La calle du Bois, una calle tranquila flanqueada de árboles, se encontraba a las afueras de la ciudad. Hans detuvo el coche ante una casa alta situada en una esquina que tenía un pequeño patio lateral. Aquél era el hogar de mademoiselle Lemas, se dijo Dieter. ¿Sería capaz de doblegar su espíritu? Las mujeres tenían más aguante que los hombres. Gritaban y chillaban, pero tardaban en desmoronarse. Había fracasado con mujeres más de una vez; con hombres, nunca. Si aquella conseguía vencerlo, podía decir adiós a su investigación.

─Si ves que te hago una seña, ven enseguida ─le dijo a Stéphanie, y salió del coche.

El Citroen de Weber se detuvo detrás del Hispano-Suiza, pero los hombres de la Gestapo obedecieron sus instrucciones y permanecieron en el interior.
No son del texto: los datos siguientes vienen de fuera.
$ cat src/hdl/brf_pkg.sv
// ----------------------------------------------------------------------------
// brf_pkg
// Shared types and constants of the byte ring buffer: operation codes,
// stream field widths and the controller command bundle.
// ----------------------------------------------------------------------------
package brf_pkg;

    // operation codes carried in the op field
    localparam logic [2:0] OP_PUSH     = 3'd0;
    localparam logic [2:0] OP_POP      = 3'd1;
    localparam logic [2:0] OP_PEEK     = 3'd2;
    localparam logic [2:0] OP_ADV_HEAD = 3'd3;
    localparam logic [2:0] OP_ADV_TAIL = 3'd4;
    localparam logic [2:0] OP_CLEAR    = 3'd5;

    // field widths
    localparam int OP_W    = 3;
    localparam int BYTE_W  = 8;
    localparam int AMT_W   = 14;
    localparam int CNT_W   = 14;
    localparam int CAPCFG_W = 15;

    // stream and configuration bus widths (whole bytes)
    localparam int IN_TDATA_W  = 32;
    localparam int OUT_TDATA_W = 72;
    localparam int CFG_DATA_W  = 16;

    // capacity after reset
    localparam int CAP_RESET = 10000;

    // commands from the controller to the datapath
    typedef struct packed {
        logic take_item;   // latch the accepted request
        logic exec;        // apply the operation, access the byte memory
        logic load_out;    // capture the result into the output register
        logic cfg_write;   // write the capacity register, empty the buffer
    } brf_cmd_t;

endpackage

$ cat src/hdl/brf_ctrl.sv
// ----------------------------------------------------------------------------
// brf_ctrl
// Controller of the byte ring buffer: sequences accept, execute and result
// capture of one request and drives the stream and configuration handshakes.
// ----------------------------------------------------------------------------
module brf_ctrl (
    input  logic              clk,
    input  logic              rst_n,
    input  logic              s_tvalid,
    output logic              s_tready,
    output logic              m_tvalid,
    input  logic              m_tready,
    input  logic              cfg_valid,
    output logic              cfg_ready,
    output brf_pkg::brf_cmd_t cmd
);

    typedef enum logic [1:0] {
        ST_IDLE,
        ST_EXEC,
        ST_RESP
    } state_t;

    state_t state_reg, state_next;
    logic   out_valid_reg, out_valid_next;
    logic   out_free;

    // next state and commands
    always_comb
    begin
        state_next     = state_reg;
        out_valid_next = out_valid_reg;
        out_free       = !out_valid_reg || m_tready;
        cmd            = '0;

        if (out_valid_reg && m_tready)
            out_valid_next = 1'b0;

        case (state_reg)
            ST_IDLE:
            begin
                cmd.cfg_write = cfg_valid;
                if (s_tvalid)
                begin
                    cmd.take_item = 1'b1;
                    state_next    = ST_EXEC;
                end
            end
            ST_EXEC:
            begin
                cmd.exec   = 1'b1;
                state_next = ST_RESP;
            end
            ST_RESP:
            begin
                if (out_free)
                begin
                    cmd.load_out   = 1'b1;
                    out_valid_next = 1'b1;
                    state_next     = ST_IDLE;
                end
            end
            default:
            begin
                state_next = ST_IDLE;
            end
        endcase
    end

    // state and registered outputs
    always_ff @(posedge clk or negedge rst_n)
    begin
        if (!rst_n)
        begin
            state_reg     <= ST_IDLE;
            out_valid_reg <= 1'b0;
        end
        else
        begin
            state_reg     <= state_next;
            out_valid_reg <= out_valid_next;
        end
    end

    assign s_tready  = (state_reg == ST_IDLE);
    assign cfg_ready = (state_reg == ST_IDLE);
    assign m_tvalid  = out_valid_reg;

endmodule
Dieter echó un vistazo al patio lateral. Había un garaje. El resto lo ocupaba un pequeño jardín con setos bien recortados, arrayanes rectangulares llenos de flores y un cuidado sendero de grava. La propietaria era una mujer cuidadosa.

Junto a la puerta de entrada había un anticuado cordón rojo y amarillo. Dieter le dio un tirón y oyó el sonido de una campana mecánica en el interior.

La mujer que abrió la puerta rondaba los sesenta años. Tenía el pelo blanco, y lo llevaba recogido en la nuca con un prendedor de carey. Llevaba un vestido azul con estampado de florecillas blancas y, atado a la cintura, un delantal inmaculado.

─Buenos días, monsieur ─saludó con amabilidad.

Dieter sonrió. Era la perfecta viejecita de provincias bien educada. Ya se le había ocurrido una forma de torturarla. La confianza lo puso de buen humor.